Instructions for the task:
In the records below, find the line holding "div_mod_pow = 3" and the line holding "[layout_path]". Set down both, with every line between them, exactly.

Task data:
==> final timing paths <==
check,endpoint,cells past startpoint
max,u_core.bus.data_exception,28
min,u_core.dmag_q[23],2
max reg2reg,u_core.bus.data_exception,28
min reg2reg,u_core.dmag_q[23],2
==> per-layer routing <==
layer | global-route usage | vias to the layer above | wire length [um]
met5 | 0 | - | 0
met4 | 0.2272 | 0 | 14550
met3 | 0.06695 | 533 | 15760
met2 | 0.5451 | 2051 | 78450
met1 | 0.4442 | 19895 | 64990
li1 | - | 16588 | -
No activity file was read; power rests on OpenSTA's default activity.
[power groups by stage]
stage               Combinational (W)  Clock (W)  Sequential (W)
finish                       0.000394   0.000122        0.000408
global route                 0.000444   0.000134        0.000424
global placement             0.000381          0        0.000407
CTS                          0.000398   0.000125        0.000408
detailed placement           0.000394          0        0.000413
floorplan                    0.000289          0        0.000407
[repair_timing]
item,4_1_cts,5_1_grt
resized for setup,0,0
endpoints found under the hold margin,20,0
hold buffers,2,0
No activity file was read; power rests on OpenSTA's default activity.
==> src/rtl/uart_arb_pkg.sv <==
// Shared types and defaults for the UART TX arbiter slice.
package uart_arb_pkg;

    typedef enum logic {
        IDLE   = 1'b0,
        LOCKED = 1'b1
    } state_t;

    localparam int N_REQ_DEF       = 3;
    localparam int DATA_W_DEF      = 8;
    localparam int TIMEOUT_CYC_DEF = 4096;

    // Index width that never collapses to zero bits.
    function automatic int idx_w(input int n);
        return (n > 1) ? $clog2(n) : 1;
    endfunction

endpackage

==> src/rtl/uart_tx_arbiter_if.sv <==
// Requester streams, UART TX handshake and arbiter status grouped as one bundle.
interface uart_tx_arbiter_if #(
    parameter int N_REQ  = 3,
    parameter int DATA_W = 8
);
    logic [N_REQ-1:0]        req_valid_i;
    logic [N_REQ*DATA_W-1:0] req_data_i;
    logic [N_REQ-1:0]        req_last_i;
    logic [N_REQ-1:0]        req_ready_o;
    logic                    tx_valid_o;
    logic [DATA_W-1:0]       tx_data_o;
    logic                    tx_ready_i;
    logic [N_REQ-1:0]        grant_o;
    logic                    busy_o;
    logic                    timeout_o;

    modport slave (
        input  req_valid_i, req_data_i, req_last_i, tx_ready_i,
        output req_ready_o, tx_valid_o, tx_data_o, grant_o, busy_o, timeout_o
    );

    modport master (
        output req_valid_i, req_data_i, req_last_i, tx_ready_i,
        input  req_ready_o, tx_valid_o, tx_data_o, grant_o, busy_o, timeout_o
    );
endinterface

==> src/rtl/uart_tx_arbiter_rr_pick.sv <==
// Round-robin picker: first requester at or after the pointer, wrapping modulo N_REQ.
module rr_pick
    import uart_arb_pkg::*;
#(
    parameter int N_REQ = N_REQ_DEF,
    localparam int IDX_W = idx_w(N_REQ)
) (
    input  logic [N_REQ-1:0] req_i,
    input  logic [IDX_W-1:0] ptr_i,
    output logic [N_REQ-1:0] gnt_o,
    output logic [IDX_W-1:0] idx_o,
    output logic             any_o
);

    int cand_s;

    // Scan ptr, ptr+1, ... and keep the first set requester.
    always_comb begin
        gnt_o  = '0;
        idx_o  = '0;
        any_o  = 1'b0;
        cand_s = 0;
        for (int i = 0; i < N_REQ; i++) begin
            cand_s = (int'(ptr_i) + i) % N_REQ;
            if (!any_o && req_i[cand_s]) begin
                any_o         = 1'b1;
                gnt_o[cand_s] = 1'b1;
                idx_o         = IDX_W'(cand_s);
            end else begin
                any_o = any_o;
            end
        end
    end

endmodule

==> src/rtl/uart_tx_arbiter.sv <==
// Packet-locked round-robin arbiter feeding one UART TX, with a stall watchdog.
module uart_tx_arbiter
    import uart_arb_pkg::*;
#(
    parameter int N_REQ       = N_REQ_DEF,
    parameter int DATA_W      = DATA_W_DEF,
    parameter int TIMEOUT_CYC = TIMEOUT_CYC_DEF
) (
    input  logic              clk_i,
    input  logic              rst_ni,
    uart_tx_arbiter_if.slave  bus
);

    localparam int IDX_W = idx_w(N_REQ);
    localparam int WD_W  = $clog2(TIMEOUT_CYC);
    localparam logic [WD_W-1:0]  WD_MAX   = WD_W'(TIMEOUT_CYC - 1);
    localparam logic [IDX_W-1:0] IDX_LAST = IDX_W'(N_REQ - 1);

    state_t             state_q, state_d;
    logic [IDX_W-1:0]   rr_ptr_q, rr_ptr_d;
    logic [IDX_W-1:0]   gidx_q, gidx_d;
    logic [N_REQ-1:0]   grant_q, grant_d;
    logic [WD_W-1:0]    wd_cnt_q, wd_cnt_d;
    logic               timeout_q, timeout_d;

    logic [N_REQ-1:0]   pick_gnt_s;
    logic [IDX_W-1:0]   pick_idx_s;
    logic               pick_any_s;
    logic               locked_s;
    logic               owner_valid_s;
    logic               owner_last_s;
    logic               beat_s;
    logic [DATA_W-1:0]  tx_data_s;
    logic [N_REQ-1:0]   req_ready_s;
    logic [IDX_W-1:0]   rr_next_s;

    rr_pick #(.N_REQ(N_REQ)) u_pick (
        .req_i (bus.req_valid_i),
        .ptr_i (rr_ptr_q),
        .gnt_o (pick_gnt_s),
        .idx_o (pick_idx_s),
        .any_o (pick_any_s)
    );

    assign locked_s      = (state_q == LOCKED);
    assign owner_valid_s = locked_s && bus.req_valid_i[gidx_q];
    assign owner_last_s  = bus.req_last_i[gidx_q];
    assign beat_s        = owner_valid_s && bus.tx_ready_i;
    assign rr_next_s     = (gidx_q == IDX_LAST) ? IDX_W'(0) : gidx_q + IDX_W'(1);

    // Owner passthrough; data is zeroed whenever no byte is offered.
    always_comb begin
        tx_data_s   = '0;
        req_ready_s = '0;
        if (owner_valid_s) begin
            tx_data_s = bus.req_data_i[int'(gidx_q)*DATA_W +: DATA_W];
        end else begin
            tx_data_s = '0;
        end
        for (int k = 0; k < N_REQ; k++) begin
            if (locked_s && (gidx_q == IDX_W'(k))) begin
                req_ready_s[k] = bus.tx_ready_i;
            end else begin
                req_ready_s[k] = 1'b0;
            end
        end
    end

    // Lock/release FSM with watchdog; every release passes through one IDLE cycle.
    always_comb begin
        state_d   = state_q;
        rr_ptr_d  = rr_ptr_q;
        gidx_d    = gidx_q;
        grant_d   = grant_q;
        wd_cnt_d  = wd_cnt_q;
        timeout_d = 1'b0;
        case (state_q)
            IDLE: begin
                wd_cnt_d = '0;
                if (pick_any_s) begin
                    state_d = LOCKED;
                    grant_d = pick_gnt_s;
                    gidx_d  = pick_idx_s;
                end else begin
                    grant_d = '0;
                end
            end
            LOCKED: begin
                if (beat_s) begin
                    wd_cnt_d = '0;
                    if (owner_last_s) begin
                        state_d  = IDLE;
                        grant_d  = '0;
                        rr_ptr_d = rr_next_s;
                    end else begin
                        state_d = LOCKED;
                    end
                end else if (!owner_valid_s) begin
                    if (wd_cnt_q == WD_MAX) begin
                        state_d   = IDLE;
                        grant_d   = '0;
                        rr_ptr_d  = rr_next_s;
                        wd_cnt_d  = '0;
                        timeout_d = 1'b1;
                    end else begin
                        wd_cnt_d = wd_cnt_q + WD_W'(1);
                    end
                end else begin
                    wd_cnt_d = wd_cnt_q;
                end
            end
            default: begin
                state_d  = IDLE;
                grant_d  = '0;
                wd_cnt_d = '0;
            end
        endcase
    end

    // State registers.
    always_ff @(posedge clk_i or negedge rst_ni) begin
        if (!rst_ni) begin
            state_q   <= IDLE;
            rr_ptr_q  <= '0;
            gidx_q    <= '0;
            grant_q   <= '0;
            wd_cnt_q  <= '0;
            timeout_q <= 1'b0;
        end else begin
            state_q   <= state_d;
            rr_ptr_q  <= rr_ptr_d;
            gidx_q    <= gidx_d;
            grant_q   <= grant_d;
            wd_cnt_q  <= wd_cnt_d;
            timeout_q <= timeout_d;
        end
    end

    assign bus.tx_valid_o  = owner_valid_s;
    assign bus.tx_data_o   = tx_data_s;
    assign bus.req_ready_o = req_ready_s;
    assign bus.grant_o     = grant_q;
    assign bus.busy_o      = locked_s;
    assign bus.timeout_o   = timeout_q;

endmodule
==> src/flat_wrapper.sv <==
// flat-port wrapper written by rule: the top's interface ports become plain ports
module uart_tx_arbiter_flat import uart_arb_pkg::*;
#(
    parameter int N_REQ       = N_REQ_DEF,
    parameter int DATA_W      = DATA_W_DEF,
    parameter int TIMEOUT_CYC = TIMEOUT_CYC_DEF
)
  (clk_i, rst_ni, bus_req_valid_i, bus_req_data_i, bus_req_last_i, bus_tx_ready_i, bus_req_ready_o, bus_tx_valid_o, bus_tx_data_o, bus_grant_o, bus_busy_o, bus_timeout_o);
  uart_tx_arbiter_if #(.N_REQ(N_REQ), .DATA_W(DATA_W)) bus_i ();
  input  logic clk_i;
  input  logic rst_ni;
  input wire logic [$bits(bus_i.req_valid_i)-1:0] bus_req_valid_i;
  input wire logic [$bits(bus_i.req_data_i)-1:0] bus_req_data_i;
  input wire logic [$bits(bus_i.req_last_i)-1:0] bus_req_last_i;
  input wire logic [$bits(bus_i.tx_ready_i)-1:0] bus_tx_ready_i;
  output wire logic [$bits(bus_i.req_ready_o)-1:0] bus_req_ready_o;
  output wire logic [$bits(bus_i.tx_valid_o)-1:0] bus_tx_valid_o;
  output wire logic [$bits(bus_i.tx_data_o)-1:0] bus_tx_data_o;
  output wire logic [$bits(bus_i.grant_o)-1:0] bus_grant_o;
  output wire logic [$bits(bus_i.busy_o)-1:0] bus_busy_o;
  output wire logic [$bits(bus_i.timeout_o)-1:0] bus_timeout_o;
  assign bus_i.req_valid_i = bus_req_valid_i;
  assign bus_i.req_data_i = bus_req_data_i;
  assign bus_i.req_last_i = bus_req_last_i;
  assign bus_i.tx_ready_i = bus_tx_ready_i;
  assign bus_req_ready_o = bus_i.req_ready_o;
  assign bus_tx_valid_o = bus_i.tx_valid_o;
  assign bus_tx_data_o = bus_i.tx_data_o;
  assign bus_grant_o = bus_i.grant_o;
  assign bus_busy_o = bus_i.busy_o;
  assign bus_timeout_o = bus_i.timeout_o;
  uart_tx_arbiter #(.N_REQ(N_REQ), .DATA_W(DATA_W), .TIMEOUT_CYC(TIMEOUT_CYC)) u_core (.clk_i(clk_i), .rst_ni(rst_ni), .bus(bus_i));
endmodule
==> config.mk <==
export PLATFORM = sky130hd
export DESIGN_NAME = uart_tx_arbiter_flat
export DESIGN_NICKNAME = d
export VERILOG_FILES = /design/src/rtl/uart_arb_pkg.sv /design/src/rtl/uart_tx_arbiter_if.sv /design/src/rtl/uart_tx_arbiter_rr_pick.sv /design/src/rtl/uart_tx_arbiter.sv /design/src/flat_wrapper.sv
export SDC_FILE = /design/constraint.sdc
export NUM_CORES = 1
export LEC_CHECK = 0
export BUFFER_PORTS_ARGS = -buffer_cell sky130_fd_sc_hd__buf_2
export CAP_MARGIN = 20
export CORE_MARGIN = 2
export CORE_UTILIZATION = 45
export CTS_CLUSTER_DIAMETER = 120
export DETAILED_ROUTE_END_ITERATION = 6
export MAX_ROUTING_LAYER = met4
export PLACE_DENSITY = 0.76
export SETUP_SLACK_MARGIN = 0.5
export SLEW_MARGIN = 20
export SYNTH_ARGS = -nofsm -noshare
export SYNTH_HDL_FRONTEND = slang
export SYNTH_SLANG_ARGS = --single-unit
==> constraint.sdc <==
create_clock -name clk_i -period 3.37 [get_ports clk_i]
set_input_delay 0.674 -clock clk_i [delete_from_list [all_inputs] [get_ports clk_i]]
set_output_delay 0.674 -clock clk_i [all_outputs]
set_load 0.02 [all_outputs]
# After elaboration in Yosys (flattened, before gate mapping)
# Index checks and enable logic that the tools add are counted.
[word_totals]
output_inout_bits = 17
mem_count = 0
ram_bits = 0
regBits = 21
inputBits = 33
latchBits = 0
elab_cells = 106
mem_bits_ro = 0
[classes]
add_sub_neg = 4
n_eq_ne = 8
magnitude_cmp = 7
multipliers = 0
div_mod_pow = 3
shift = 1
n_mux = 57
n_reduce_logical = 17
bitwise = 3
[op_table]
columns = ["operator", "count"]
rows = [
  ["$ge 32x1->1 const B", 3],
  ["$lt 32x4->1 const B", 3],
  ["$mod 32x3->32 const B", 2],
  ["$mux 12", 3],
  ["$mod 3x3->32 const B", 1],
  ["$mux 1", 26],
  ["$mux 3", 8],
  ["$pmux 12 s2", 1],
  ["$shiftx 24x6->8", 1],
  ["$mux 2", 8],
  ["$add 12x1->12 const B", 1],
  ["$eq 12x12->1 const B", 1],
  ["$bmux 1 s2", 5],
  ["$logic_and 1x1->1", 10],
  ["$ne 3x3->1 const B", 3],
  ["$mux 8", 1],
  ["$demux 1 s2", 3],
  ["$or 3x3->3", 2],
  ["$pmux 3 s2", 1],
  ["$reduce_and 4->1", 1],
  ["$add 2x1->3 const B", 1],
  ["$add 2x2->3 const B", 1],
  ["$lt 2x3->1 const B", 1],
  ["$reduce_and 3->1", 1],
  ["11 further kinds", 12],
]

# Longest topological paths before layout
[logic_depth]
word_depth = 13
ltp_mapped = 8
depth_no_buf = 7

# Cells and area by module
# A second synthesis with hierarchy kept.
[hier_totals]
cells_unflattened = 206
area_unflattened_um2 = 1785.5
[modules_own_cells]
columns = ["module", "instances", "cells_per_inst", "seq_area_each_um2", "area_each_um2"]
rows = [
  ["uart_tx_arbiter", 1, 154, 525.5, 1403.8],
  ["rr_pick", 1, 52, 0.0, 381.6],
]

# Least setup slack after synthesis
# No wires, ideal clock.
[synth_path]
path_kind = "input port to output port"
from = "in bus_req_valid_i[2]"
to = "out bus_tx_data_o[0]"
cell_stages = 4
t_required_ps = 2696
slack_ps = 1233
path_buffers = 0
t_arrival_ps = 1463
cell_sequence = "nand3b_1 -> o21ai_0 -> nand2_1 -> nor2_1"
[synth_via]
elab_chain_cells = 4
[synth_lines]
columns = ["element", "line", "rtl"]
rows = [
  ["start: declaration", "flat_wrapper.sv:12", "input wire logic [$bits(bus_i.req_valid_i)-1:0] bus_req_valid_i;"],
  ["$bmux 1 s2", "uart_tx_arbiter.sv:46", "assign owner_valid_s = locked_s && bus.req_valid_i[gidx_q];"],
  ["$mux 1 (not written as such)", "uart_tx_arbiter.sv:46", ""],
  ["$logic_and 1x1->1", "uart_tx_arbiter.sv:46", ""],
  ["$mux 8", "uart_tx_arbiter.sv:55", "if (owner_valid_s) begin"],
  ["end: declaration", "flat_wrapper.sv:18", "output wire logic [$bits(bus_i.tx_data_o)-1:0] bus_tx_data_o;"],
]
# Every way passes these cells. The select of a mux whose other input is x is not followed.

# Worst setup path after layout
[layout_path]
from = "reg u_core.gidx_q[0]"
to = "out bus_tx_data_o[1]"
[layout_via]
elab_chain_cells = 4
elab_cells_between_ends = 5
cone_classes = "1 x shift; 3 x mux; 1 x reduce/logical"
[layout_lines]
columns = ["element", "line", "rtl"]
rows = [
  ["start: declaration", "uart_tx_arbiter.sv:21", "logic [IDX_W-1:0] gidx_q, gidx_d;"],
  ["start signal: assignment", "uart_tx_arbiter.sv:132", "gidx_q <= gidx_d;"],
  ["branches (longest 3 deep; another with $shiftx 24x6->8)", "--", ""],
  ["$mux 8 *", "uart_tx_arbiter.sv:55", ""],
]
# Every way passes the cells marked *. The select of a mux whose other input is x is not followed.

==> results.md <==
- MaxCap Viol Count: 0
- Max Slew Vio Count: 0
- Syn Area/Cell: about 8.2 µm²
- Largest family of logic cells by synthesized area: simple AND/OR/NAND/NOR gates
- Synth area leader: dfrtp_1
- WHS: roughly 0.36 ns
- # diodes: 0
- DR vias/cell: between 5 and 6
- Via count: 1658
- Cells after Synth: roughly 210
- Register share of total power: between 20% and 30%
- Clock root buffer: clkbuf_8
- Setup Buffers After CTS: 0
- Die Area: around 0.0043 mm²
- Worst-path fanout max: 18
- Sw frac: 49.2%
- Hold Vio Cnt, Final: 0
- Simple-gate share of the synthesized area: between 20% and 30%
- DRC viols: 0
- Logic gate share of total power: roughly three fifths
- DR WL/cell: about 13 µm
- CTS tree: yes
- First-pass GRT wire length: between 6 and 7 mm
- Mux contribution to synthesized area: approximately a tenth
- Synth top area cells: dfrtp_1 (31%), mux2i_1 (6.5%), nor2_1 (5.1%)
- GRT Overall Usage: about 20%
- Post-synth top flop: dfrtp_1
- Number of synthesized flops with an enable pin: 0
- Std-Cell Core Area: ~0.0036 mm²
- Worst setup SP type: flip-flop
- Top-area cell type share of the netlist area: between 30% and 40%
- Die width: between 60 and 70 µm
- Cell variety after synth: 50
- Buffers on Ports: a little under 50
- Synth Area in XOR/XNOR: 0%
- Net Count, Synth: ~240
- H-tree levels: 1
- Most frequent cells in the layout: buf_2 (49), nor2_1 (23), dfrtp_1 (19)
- Fin crit share: roughly four fifths
- Pin count of the biggest net entering global routing: 22
- Psw: ~760 µW
- Worst-Margin Slew: around 0.78 ns
- Ys async rst share: 100%
- FP Rows: 22
- Peak supply drop: roughly 380 µV
- Crit. End Element: output port
- GRT overflow: 0
- Reg clk slew, reported paths: approximately 0.080 ns
- Clock power share: a little over a tenth
- Worst-Skew Late Latency: roughly 0.26 ns
- Post-synthesis compound-gate area fraction: ~23%
- CTS Sinks: 21
- Nets: 289
- DRT Pass-1 Iters: 4
- Pre-CTS WS: 0.794 ns
- Setup WS post-layout: about 0.74 ns
- PD cells: roughly 770 mW/mm²
- Post-DP HPWL: about 2.9 mm
- Fin crit period: between 2 and 3 ns
- Placer Congestion: 0.868
- Initial Utilization: 46.5%
- TritonCTS buffer count: 3
- Leakage: 0.000930 µW
- Synthesis Warnings: 0
- Worst min-delay path category: in -> async
- Post-CTS Hold Buffers: 0
- Synth-to-layout area growth: 18.2%
- Die outline height: 65.3 µm
- Ports: 50
- Detail Route Antenna Nets: 0
- Internal: between 700 and 800 µW
- Initial antenna violation count: 0
- RSZ-0062 raised after global routing: no
- Most common cell after layout, fill and taps aside: buf_2
- Yosys reg bits: 21
- Critical Path AT: a little under 2 ns
- Worst slew margin: a little under half
- Fmax: 0.380 GHz
- Clock Tree Buf Depth: 2
- Vias in the first global route: 1574
- Adder-Cell Fraction of Synth Area: under 10%
- 1st-iter DRT viols: 46
- Setup TNS: 0 ns
- Setup violators final: 0
- Skew final: ~0.0044 ns
- Status: finished clean
- Drt total wl: 3.84 mm
- Seq/Total Area, Yosys: ~31%
- Layout cells sized above 1: between 20 and 30%
- Critical Path RT: approximately 2.7 ns
- Syn Std Cell Area: roughly 0.0017 mm²
- Crit path kind: reg -> out
-- power groups by stage --
stage | Combinational (µW) | Sequential (µW) | Clock [µW]
global route | 1060 | 448 | 181
detailed placement | 935 | 432 | 0
CTS | 940 | 429 | 170
finish | 938 | 429 | 168
global placement | 922 | 431 | 0
floorplan | 769 | 383 | 0
-- registers in the layout, indices dropped and copies added (netlist names) --
| signal | cells |
|---|---|
| u_core.bus.timeout_o | 1 |
| u_core.bus.busy_o | 1 |
| u_core.bus.grant_o | 3 |
| u_core.wd_cnt_q | 12 |
| u_core.rr_ptr_q | 2 |
| u_core.gidx_q | 2 |
-- metal layers --
layer / track usage, % / up-vias / share of wire, %
li1: - / 830 / -
met1: 26.5 / 761 / 46
met2: 34.1 / 63 / 47
met3: 1.20 / 4 / 6.6
met4: 6.25 / 0 / 1.1
met5: - / - / 0
-- repair_timing --
action	4_1_cts	5_1_grt
endpoints found under the hold margin	0	0
gates resized for setup	1	1
endpoints found under the setup margin	4	9
-- synth_stat cells (2+ instances only) --
cell and count:
nor3b_1 2, mux2_2 3, dfrtp_1 21, or3_1 4
nor4_1 2, mux2i_1 11, nor3_1 4, o21ai_0 11
ha_1 5, nor2b_1 3, o31ai_1 4, nor3_2 2
nand3_1 8, a21o_1 4, nand3b_1 4, o21ai_1 12
a31oi_1 2, nor2_1 23, nand2_1 18, inv_1 10
clkbuf_1 2, buf_2 3, a21oi_1 17, nand2b_1 4
-- layout make-up --
class	instances	area, µm²
fill	371	1640
multi-input combinational	166	1080
sequential	21	528
timing repair buffer	49	245
tap	48	60.1
clock buffer	4	45.0
inverter	10	37.5
-- critical path: stages, from the launching register on --
cell and delay (ns):
dfrtp_2 0.57, mux2i_4 0.27, o21ai_0 0.24, nand2_1 0.26, nor2_1 0.18, buf_2 0.17
-- path summary, 6_finish.rpt --
check	startpoint	to	slack, ns	cells past startpoint
min reg2reg	u_core.wd_cnt_q[6]	u_core.wd_cnt_q[6]	0.52	1
max in group asynchronous	rst_ni	u_core.gidx_q[1]	2.67	1
max reg2reg	u_core.rr_ptr_q[1]	u_core.gidx_q[1]	1.29	7
min	rst_ni	u_core.wd_cnt_q[0]	0.36	1
min in group clk_i	u_core.wd_cnt_q[6]	u_core.wd_cnt_q[6]	0.52	1
max	u_core.gidx_q[0]	bus_tx_data_o[1]	0.74	5
-- kinds of logic after synthesis --
group	after synthesis
AND/OR/NAND/NOR	83
AO/OA/AOI/OAI	62
flip-flops	21
buffers and inverters	18
multiplexers	16
adder cells (fa/ha/maj)	5
-- metrics by stage --
stage | area (µm²) | utilization, % | instances | total power [µW]
2_1_floorplan | 1690 | - | 205 | 1150
3_3_place_gp | 1950 | 53.7 | 294 | 1350
3_5_place_dp | 1950 | 53.7 | 294 | 1370
4_1_cts | 2000 | 55.0 | 298 | 1540
5_1_grt | 2000 | 55.0 | 298 | 1680
6_report | 2000 | 55.0 | 298 | 1530
(Power assumes the default switching activity.)
File: config.mk
export PLATFORM = sky130hd
export DESIGN_NAME = e4m3_from_int_flat
export DESIGN_NICKNAME = d
export VERILOG_FILES = /design/src/rtl/e4m3_from_int_if.sv /design/src/rtl/e4m3_from_int.sv /design/src/flat_wrapper.sv
export SDC_FILE = /design/constraint.sdc
export NUM_CORES = 1
export LEC_CHECK = 0
export CAP_MARGIN = 15
export CORE_AREA = 2 2 81 52
export CTS_CLUSTER_DIAMETER = 120
export DETAILED_ROUTE_END_ITERATION = 6
export DIE_AREA = 0 0 83 54
export PLACE_DENSITY_LB_ADDON = 0.2
export SYNTH_ARGS = -nofsm -noshare
export SYNTH_HDL_FRONTEND = slang
export SYNTH_SLANG_ARGS = --single-unit
File: constraint.sdc
create_clock -name clock -period 5.5 [get_ports clock]
set_clock_uncertainty 0.2 [all_clocks]
set_input_delay 1.1 -clock clock [delete_from_list [all_inputs] [get_ports clock]]
set_output_delay 1.1 -clock clock [all_outputs]
set_load 0.02 [all_outputs]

Result of this exercise:
div_mod_pow = 3
shift = 1
n_mux = 57
n_reduce_logical = 17
bitwise = 3
[op_table]
columns = ["operator", "count"]
rows = [
  ["$ge 32x1->1 const B", 3],
  ["$lt 32x4->1 const B", 3],
  ["$mod 32x3->32 const B", 2],
  ["$mux 12", 3],
  ["$mod 3x3->32 const B", 1],
  ["$mux 1", 26],
  ["$mux 3", 8],
  ["$pmux 12 s2", 1],
  ["$shiftx 24x6->8", 1],
  ["$mux 2", 8],
  ["$add 12x1->12 const B", 1],
  ["$eq 12x12->1 const B", 1],
  ["$bmux 1 s2", 5],
  ["$logic_and 1x1->1", 10],
  ["$ne 3x3->1 const B", 3],
  ["$mux 8", 1],
  ["$demux 1 s2", 3],
  ["$or 3x3->3", 2],
  ["$pmux 3 s2", 1],
  ["$reduce_and 4->1", 1],
  ["$add 2x1->3 const B", 1],
  ["$add 2x2->3 const B", 1],
  ["$lt 2x3->1 const B", 1],
  ["$reduce_and 3->1", 1],
  ["11 further kinds", 12],
]

# Longest topological paths before layout
[logic_depth]
word_depth = 13
ltp_mapped = 8
depth_no_buf = 7

# Cells and area by module
# A second synthesis with hierarchy kept.
[hier_totals]
cells_unflattened = 206
area_unflattened_um2 = 1785.5
[modules_own_cells]
columns = ["module", "instances", "cells_per_inst", "seq_area_each_um2", "area_each_um2"]
rows = [
  ["uart_tx_arbiter", 1, 154, 525.5, 1403.8],
  ["rr_pick", 1, 52, 0.0, 381.6],
]

# Least setup slack after synthesis
# No wires, ideal clock.
[synth_path]
path_kind = "input port to output port"
from = "in bus_req_valid_i[2]"
to = "out bus_tx_data_o[0]"
cell_stages = 4
t_required_ps = 2696
slack_ps = 1233
path_buffers = 0
t_arrival_ps = 1463
cell_sequence = "nand3b_1 -> o21ai_0 -> nand2_1 -> nor2_1"
[synth_via]
elab_chain_cells = 4
[synth_lines]
columns = ["element", "line", "rtl"]
rows = [
  ["start: declaration", "flat_wrapper.sv:12", "input wire logic [$bits(bus_i.req_valid_i)-1:0] bus_req_valid_i;"],
  ["$bmux 1 s2", "uart_tx_arbiter.sv:46", "assign owner_valid_s = locked_s && bus.req_valid_i[gidx_q];"],
  ["$mux 1 (not written as such)", "uart_tx_arbiter.sv:46", ""],
  ["$logic_and 1x1->1", "uart_tx_arbiter.sv:46", ""],
  ["$mux 8", "uart_tx_arbiter.sv:55", "if (owner_valid_s) begin"],
  ["end: declaration", "flat_wrapper.sv:18", "output wire logic [$bits(bus_i.tx_data_o)-1:0] bus_tx_data_o;"],
]
# Every way passes these cells. The select of a mux whose other input is x is not followed.

# Worst setup path after layout
[layout_path]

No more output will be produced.